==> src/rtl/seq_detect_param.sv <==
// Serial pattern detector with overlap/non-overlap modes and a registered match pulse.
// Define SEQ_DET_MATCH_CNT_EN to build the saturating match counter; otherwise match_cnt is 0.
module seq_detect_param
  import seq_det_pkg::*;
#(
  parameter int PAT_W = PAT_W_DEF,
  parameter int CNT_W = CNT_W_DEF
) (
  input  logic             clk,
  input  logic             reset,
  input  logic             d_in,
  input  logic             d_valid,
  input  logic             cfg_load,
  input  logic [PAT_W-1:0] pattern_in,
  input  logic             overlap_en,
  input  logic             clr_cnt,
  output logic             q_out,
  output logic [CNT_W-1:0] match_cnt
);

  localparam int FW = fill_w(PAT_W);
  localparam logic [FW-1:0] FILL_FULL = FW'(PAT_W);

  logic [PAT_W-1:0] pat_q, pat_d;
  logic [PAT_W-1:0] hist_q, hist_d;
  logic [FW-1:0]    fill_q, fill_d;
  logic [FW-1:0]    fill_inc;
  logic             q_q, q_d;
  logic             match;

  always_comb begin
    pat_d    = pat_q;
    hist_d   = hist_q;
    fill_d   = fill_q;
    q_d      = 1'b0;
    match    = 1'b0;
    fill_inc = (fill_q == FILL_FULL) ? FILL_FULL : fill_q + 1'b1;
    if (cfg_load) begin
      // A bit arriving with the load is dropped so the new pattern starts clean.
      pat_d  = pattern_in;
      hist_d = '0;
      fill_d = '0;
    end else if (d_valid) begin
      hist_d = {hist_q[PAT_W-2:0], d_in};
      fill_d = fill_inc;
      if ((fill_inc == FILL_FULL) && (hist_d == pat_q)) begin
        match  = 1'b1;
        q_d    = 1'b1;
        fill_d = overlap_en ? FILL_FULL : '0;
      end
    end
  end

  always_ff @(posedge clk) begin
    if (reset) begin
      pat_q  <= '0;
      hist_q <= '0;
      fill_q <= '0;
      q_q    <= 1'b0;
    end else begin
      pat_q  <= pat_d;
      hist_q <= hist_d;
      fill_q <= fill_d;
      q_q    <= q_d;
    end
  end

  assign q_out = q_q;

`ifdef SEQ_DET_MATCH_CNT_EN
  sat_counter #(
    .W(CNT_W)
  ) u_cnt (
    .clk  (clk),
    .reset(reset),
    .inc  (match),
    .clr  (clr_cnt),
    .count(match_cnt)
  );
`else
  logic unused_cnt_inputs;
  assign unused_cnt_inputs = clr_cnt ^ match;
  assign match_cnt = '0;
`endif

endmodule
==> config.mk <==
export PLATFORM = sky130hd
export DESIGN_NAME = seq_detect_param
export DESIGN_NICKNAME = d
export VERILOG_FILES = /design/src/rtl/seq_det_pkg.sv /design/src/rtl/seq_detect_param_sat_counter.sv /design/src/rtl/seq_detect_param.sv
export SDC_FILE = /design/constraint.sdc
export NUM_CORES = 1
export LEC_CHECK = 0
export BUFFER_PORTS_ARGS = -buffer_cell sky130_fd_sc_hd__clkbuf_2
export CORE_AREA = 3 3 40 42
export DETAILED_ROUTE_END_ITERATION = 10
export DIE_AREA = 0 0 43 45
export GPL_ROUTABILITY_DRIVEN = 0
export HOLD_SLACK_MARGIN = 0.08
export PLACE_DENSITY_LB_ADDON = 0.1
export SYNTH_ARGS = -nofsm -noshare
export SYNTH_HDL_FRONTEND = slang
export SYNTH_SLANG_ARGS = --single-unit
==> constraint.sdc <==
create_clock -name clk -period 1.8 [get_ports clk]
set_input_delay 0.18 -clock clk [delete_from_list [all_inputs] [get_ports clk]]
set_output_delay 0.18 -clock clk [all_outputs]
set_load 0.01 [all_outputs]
_ _ _
Work request> Restating the data word for word is the whole task.

Answer to this exercise>
==> src/rtl/seq_detect_param.sv <==
// Serial pattern detector with overlap/non-overlap modes and a registered match pulse.
// Define SEQ_DET_MATCH_CNT_EN to build the saturating match counter; otherwise match_cnt is 0.
module seq_detect_param
  import seq_det_pkg::*;
#(
  parameter int PAT_W = PAT_W_DEF,
  parameter int CNT_W = CNT_W_DEF
) (
  input  logic             clk,
  input  logic             reset,
  input  logic             d_in,
  input  logic             d_valid,
  input  logic             cfg_load,
  input  logic [PAT_W-1:0] pattern_in,
  input  logic             overlap_en,
  input  logic             clr_cnt,
  output logic             q_out,
  output logic [CNT_W-1:0] match_cnt
);

  localparam int FW = fill_w(PAT_W);
  localparam logic [FW-1:0] FILL_FULL = FW'(PAT_W);

  logic [PAT_W-1:0] pat_q, pat_d;
  logic [PAT_W-1:0] hist_q, hist_d;
  logic [FW-1:0]    fill_q, fill_d;
  logic [FW-1:0]    fill_inc;
  logic             q_q, q_d;
  logic             match;

  always_comb begin
    pat_d    = pat_q;
    hist_d   = hist_q;
    fill_d   = fill_q;
    q_d      = 1'b0;
    match    = 1'b0;
    fill_inc = (fill_q == FILL_FULL) ? FILL_FULL : fill_q + 1'b1;
    if (cfg_load) begin
      // A bit arriving with the load is dropped so the new pattern starts clean.
      pat_d  = pattern_in;
      hist_d = '0;
      fill_d = '0;
    end else if (d_valid) begin
      hist_d = {hist_q[PAT_W-2:0], d_in};
      fill_d = fill_inc;
      if ((fill_inc == FILL_FULL) && (hist_d == pat_q)) begin
        match  = 1'b1;
        q_d    = 1'b1;
        fill_d = overlap_en ? FILL_FULL : '0;
      end
    end
  end

  always_ff @(posedge clk) begin
    if (reset) begin
      pat_q  <= '0;
      hist_q <= '0;
      fill_q <= '0;
      q_q    <= 1'b0;
    end else begin
      pat_q  <= pat_d;
      hist_q <= hist_d;
      fill_q <= fill_d;
      q_q    <= q_d;
    end
  end

  assign q_out = q_q;

`ifdef SEQ_DET_MATCH_CNT_EN
  sat_counter #(
    .W(CNT_W)
  ) u_cnt (
    .clk  (clk),
    .reset(reset),
    .inc  (match),
    .clr  (clr_cnt),
    .count(match_cnt)
  );
`else
  logic unused_cnt_inputs;
  assign unused_cnt_inputs = clr_cnt ^ match;
  assign match_cnt = '0;
`endif

endmodule
==> config.mk <==
export PLATFORM = sky130hd
export DESIGN_NAME = seq_detect_param
export DESIGN_NICKNAME = d
export VERILOG_FILES = /design/src/rtl/seq_det_pkg.sv /design/src/rtl/seq_detect_param_sat_counter.sv /design/src/rtl/seq_detect_param.sv
export SDC_FILE = /design/constraint.sdc
export NUM_CORES = 1
export LEC_CHECK = 0
export BUFFER_PORTS_ARGS = -buffer_cell sky130_fd_sc_hd__clkbuf_2
export CORE_AREA = 3 3 40 42
export DETAILED_ROUTE_END_ITERATION = 10
export DIE_AREA = 0 0 43 45
export GPL_ROUTABILITY_DRIVEN = 0
export HOLD_SLACK_MARGIN = 0.08
export PLACE_DENSITY_LB_ADDON = 0.1
export SYNTH_ARGS = -nofsm -noshare
export SYNTH_HDL_FRONTEND = slang
export SYNTH_SLANG_ARGS = --single-unit
==> constraint.sdc <==
create_clock -name clk -period 1.8 [get_ports clk]
set_input_delay 0.18 -clock clk [delete_from_list [all_inputs] [get_ports clk]]
set_output_delay 0.18 -clock clk [all_outputs]
set_load 0.01 [all_outputs]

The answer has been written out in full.